_Problem_. The result should be every line of the listing that contains "roseEvents".
╔══
**config.mk**
```make
export PLATFORM = sky130hd
export DESIGN_NAME = bleint_core
export DESIGN_NICKNAME = d
export VERILOG_FILES = /design/src/common/bleint_pkg.sv /design/src/rtl/bleint_se1_timer.sv /design/src/rtl/bleint_core.sv
export SDC_FILE = /design/constraint.sdc
export NUM_CORES = 1
export LEC_CHECK = 0
export ABC_AREA = 1
export BUFFER_PORTS_ARGS = -buffer_cell sky130_fd_sc_hd__buf_4
export CAP_MARGIN = 25
export CORE_MARGIN = 1
export CORE_UTILIZATION = 30
export CTS_CLUSTER_SIZE = 20
export DETAILED_ROUTE_END_ITERATION = 10
export PLACE_DENSITY = 0.52
export SYNTH_ARGS = -nofsm -noshare
export SYNTH_HDL_FRONTEND = slang
export SYNTH_SLANG_ARGS = --single-unit
```
**constraint.sdc**
```tcl
create_clock -name mclk -period 3.1 [get_ports mclk]
set_input_delay 0.93 -clock mclk [delete_from_list [all_inputs] [get_ports mclk]]
set_output_delay 0.93 -clock mclk [all_outputs]
set_load 0.05 [all_outputs]
```
**src/common/bleint_pkg.sv**
```systemverilog
// package: register map, field positions, timing for line event interrupts
`default_nettype none
package bleint_pkg;
    // register addresses (5-bit register index)
    localparam logic [4:0] ADDR_STATUS = 5'h08;
    localparam logic [4:0] ADDR_LATCH_SET = 5'h0a;
    localparam logic [4:0] ADDR_LATCH_CLR = 5'h0b;
    localparam logic [4:0] ADDR_FALL_SET = 5'h0c;
    localparam logic [4:0] ADDR_FALL_CLR = 5'h0d;
    localparam logic [4:0] ADDR_RISE_SET = 5'h0e;
    localparam logic [4:0] ADDR_RISE_CLR = 5'h0f;
    localparam logic [4:0] ADDR_TIMER_SET = 5'h18;
    localparam logic [4:0] ADDR_TIMER_CLR = 5'h19;
    // source bit positions
    localparam int BIT_CARKIT_DP = 7;
    localparam int BIT_RESERVED = 6;
    localparam int BIT_ID_OPEN = 5;
    localparam int BIT_SE1 = 4;
    localparam int BIT_ID_GROUND = 3;
    localparam int BIT_DP_LEVEL = 2;
    localparam int BIT_SESSION = 1;
    localparam int BIT_VBUS_HIGH = 0;
    // writable bits (bit 6 reserved)
    localparam logic [7:0] SRC_MASK = 8'hbf;
    // reset values
    localparam logic [7:0] LATCH_RESET = 8'h00;
    localparam logic [7:0] ENABLE_RESET = 8'h00;
    localparam logic [7:0] TIMER_RESET = 8'h10;
    // timer field position
    localparam int TMR_LSB = 4;
    // timing: 1 ms unit at 20 MHz
    localparam int CLK_HZ = 20000000;
    localparam int UNIT_US = 1000;
    localparam int UNIT_CYCLES = CLK_HZ / 1000000 * UNIT_US;

    typedef struct packed {
        logic carkitDpThreshold;
        logic idPinOpen;
        logic se1Raw;
        logic idPinGrounded;
        logic dpReceiverLevel;
        logic sessionValid;
        logic vbusHighDetect;
    } bleint_detect_type;

    typedef struct packed {
        logic rd;
        logic wr;
        logic [4:0] addr;
        logic [7:0] wdata;
    } bleint_req_type;
endpackage
`default_nettype wire

```
**src/rtl/bleint_se1_timer.sv**
```systemverilog
// se1 qualification timer: raw se1 must persist for the programmed period
`default_nettype none
module bleint_se1_timer
    import bleint_pkg::*;
#(
    parameter int UNIT_COUNT = UNIT_CYCLES
)
(
    // clock and reset
    input wire logic mclk,
    input wire logic rst,
    // control
    input wire logic se1Raw,
    input wire logic [3:0] se1PeriodTimer,
    // result
    output logic se1Detected
);
    logic [15:0] unitCnt_q;
    logic [3:0] unitsDone_q;
    logic se1Det_q;
    logic unitTick;
    logic [3:0] target;

    assign unitTick = (unitCnt_q == 16'(UNIT_COUNT - 1));
    assign target = (se1PeriodTimer == 4'h0) ? 4'h1 : se1PeriodTimer;
    assign se1Detected = se1Det_q;

    always_ff @(posedge mclk or posedge rst)
    begin
        if (rst)
        begin
            unitCnt_q <= 16'h0000;
            unitsDone_q <= 4'h0;
            se1Det_q <= 1'b0;
        end
        else if (!se1Raw)
        begin
            unitCnt_q <= 16'h0000;
            unitsDone_q <= 4'h0;
            se1Det_q <= 1'b0;
        end
        else if (!se1Det_q)
        begin
            unitCnt_q <= unitTick ? 16'h0000 : unitCnt_q + 16'h0001;
            if (unitTick)
            begin
                unitsDone_q <= unitsDone_q + 4'h1;
                se1Det_q <= (unitsDone_q + 4'h1 >= target);
            end
        end
    end
endmodule
`default_nettype wire

```
**src/rtl/bleint_core.sv**
```systemverilog
// line event interrupt block: source, latch, edge enables, se1 timer
`default_nettype none
// Overview of operation
// - status bit 7 shows carkit DP above interrupt threshold
// - status bit 5 shows identification pin floating
// - status bit 4 is 1 after SE1 persists for timer period
// - status bit 3 shows identification pin grounded
// - status bit 2 follows DP single-ended receiver level
// - read-only live status at address 08h, bit 6 reserved
// - latch holds one event bit per source at the status position
// - latch set 0Ah, clear 0Bh, both read it, resets to zero
// - falling edge with falling enable sets the latch bit
// - falling enable at set 0Ch, clear 0Dh, resets zero, bit 6 reserved
// - rising enable at 0Eh/0Fh; rising edge with enable sets latch
// - writing one at latch set address sets that bit directly
// - SE1 period programmable in 1 ms units, four bits, default 1 ms
module bleint_core
    import bleint_pkg::*;
#(
    parameter int UNIT_COUNT = UNIT_CYCLES
)
(
    // clock and reset
    input wire logic mclk,
    input wire logic rst,
    // detector inputs
    input wire bleint_detect_type detect,
    // register access
    input wire bleint_req_type req,
    output logic [7:0] rdata,
    // interrupt to host
    output logic intReq
);
    logic [7:0] status_q;
    logic [7:0] latch_q;
    logic [7:0] fallEn_q;
    logic [7:0] riseEn_q;
    logic [7:0] timer_q;
    logic [7:0] rdata_q;
    logic intReq_q;
    logic se1Detected;
    logic [7:0] statusNow;
    logic [7:0] fellEvents;
    logic [7:0] roseEvents;
    logic [7:0] wrMask;
    logic [7:0] readMux;
    logic [7:0] latchNext;
    logic [7:0] fallNext;
    logic [7:0] riseNext;
    logic [7:0] timerNext;
    logic wrLatchSet;
    logic wrLatchClr;
    logic wrFallSet;
    logic wrFallClr;
    logic wrRiseSet;
    logic wrRiseClr;
    logic wrTimerSet;
    logic wrTimerClr;
    logic rdStatus;
    logic rdLatch;
    logic rdFall;
    logic rdRise;
    logic rdTimer;

    function automatic logic [7:0] setClr(input logic [7:0] cur, input logic doSet,
        input logic doClr, input logic [7:0] bits);
        logic [7:0] r;
        r = cur;
        if (doSet)
            r = cur | bits;
        if (doClr)
            r = cur & ~bits;
        return r;
    endfunction

    // write strobe for one register address
    function automatic logic wrHit(input bleint_req_type r, input logic [4:0] a);
        return r.wr && (r.addr == a);
    endfunction

    // read select for a set/clear address pair
    function automatic logic regHit(input logic [4:0] a, input logic [4:0] setAddr,
        input logic [4:0] clrAddr);
        return (a == setAddr) || (a == clrAddr);
    endfunction

    bleint_se1_timer #(.UNIT_COUNT(UNIT_COUNT)) u_se1 (
        .mclk(mclk),
        .rst(rst),
        .se1Raw(detect.se1Raw),
        .se1PeriodTimer(timer_q[TMR_LSB +: 4]),
        .se1Detected(se1Detected)
    );

    // live source vector
    assign statusNow[BIT_CARKIT_DP] = detect.carkitDpThreshold;
    assign statusNow[BIT_RESERVED] = 1'b0;
    assign statusNow[BIT_ID_OPEN] = detect.idPinOpen;
    assign statusNow[BIT_SE1] = se1Detected;
    assign statusNow[BIT_ID_GROUND] = detect.idPinGrounded;
    assign statusNow[BIT_DP_LEVEL] = detect.dpReceiverLevel;
    assign statusNow[BIT_SESSION] = detect.sessionValid;
    assign statusNow[BIT_VBUS_HIGH] = detect.vbusHighDetect;

    // edge detection on the registered status
    assign fellEvents = status_q & ~statusNow & fallEn_q;
    assign roseEvents = ~status_q & statusNow & riseEn_q;
    assign wrMask = req.wdata & SRC_MASK;

    // write strobes per address
    assign wrLatchSet = wrHit(req, ADDR_LATCH_SET);
    assign wrLatchClr = wrHit(req, ADDR_LATCH_CLR);
    assign wrFallSet = wrHit(req, ADDR_FALL_SET);
    assign wrFallClr = wrHit(req, ADDR_FALL_CLR);
    assign wrRiseSet = wrHit(req, ADDR_RISE_SET);
    assign wrRiseClr = wrHit(req, ADDR_RISE_CLR);
    assign wrTimerSet = wrHit(req, ADDR_TIMER_SET);
    assign wrTimerClr = wrHit(req, ADDR_TIMER_CLR);

    // next values of the set/clear registers
    assign fallNext = setClr(fallEn_q, wrFallSet, wrFallClr, wrMask);
    assign riseNext = setClr(riseEn_q, wrRiseSet, wrRiseClr, wrMask);
    assign timerNext = setClr(timer_q, wrTimerSet, wrTimerClr, req.wdata & 8'hf0);

    // hardware events win over a same-cycle clear
    assign latchNext = setClr(latch_q, wrLatchSet, wrLatchClr, wrMask)
        | fellEvents | roseEvents;

    // read decode
    assign rdStatus = (req.addr == ADDR_STATUS);
    assign rdLatch = regHit(req.addr, ADDR_LATCH_SET, ADDR_LATCH_CLR);
    assign rdFall = regHit(req.addr, ADDR_FALL_SET, ADDR_FALL_CLR);
    assign rdRise = regHit(req.addr, ADDR_RISE_SET, ADDR_RISE_CLR);
    assign rdTimer = regHit(req.addr, ADDR_TIMER_SET, ADDR_TIMER_CLR);
    assign readMux =
        rdStatus ? status_q :
        rdLatch ? latch_q :
        rdFall ? fallEn_q :
        rdRise ? riseEn_q :
        rdTimer ? timer_q :
        8'h00;

    assign rdata = rdata_q;
    assign intReq = intReq_q;

    // registered source snapshot for edge detection
    always_ff @(posedge mclk or posedge rst)
    begin
        if (rst)
        begin
            status_q <= 8'h00;
        end
        else
        begin
            status_q <= statusNow;
        end
    end

    // event latch
    always_ff @(posedge mclk or posedge rst)
    begin
        if (rst)
        begin
            latch_q <= LATCH_RESET;
        end
        else
        begin
            latch_q <= latchNext;
        end
    end

    // falling-edge enables
    always_ff @(posedge mclk or posedge rst)
    begin
        if (rst)
        begin
            fallEn_q <= ENABLE_RESET;
        end
        else
        begin
            fallEn_q <= fallNext;
        end
    end

    // rising-edge enables
    always_ff @(posedge mclk or posedge rst)
    begin
        if (rst)
        begin
            riseEn_q <= ENABLE_RESET;
        end
        else
        begin
            riseEn_q <= riseNext;
        end
    end

    // se1 period field
    always_ff @(posedge mclk or posedge rst)
    begin
        if (rst)
        begin
            timer_q <= TIMER_RESET;
        end
        else
        begin
            timer_q <= timerNext;
        end
    end

    // read data holds until the next read
    always_ff @(posedge mclk or posedge rst)
    begin
        if (rst)
        begin
            rdata_q <= 8'h00;
        end
        else if (req.rd)
        begin
            rdata_q <= readMux;
        end
    end

    // interrupt request follows the latch
    always_ff @(posedge mclk or posedge rst)
    begin
        if (rst)
        begin
            intReq_q <= 1'b0;
        end
        else
        begin
            intReq_q <= |latchNext;
        end
    end
endmodule
`default_nettype wire

```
╚══
_Written answer_.
    logic [7:0] roseEvents;
    assign roseEvents = ~status_q & statusNow & riseEn_q;
        | fellEvents | roseEvents;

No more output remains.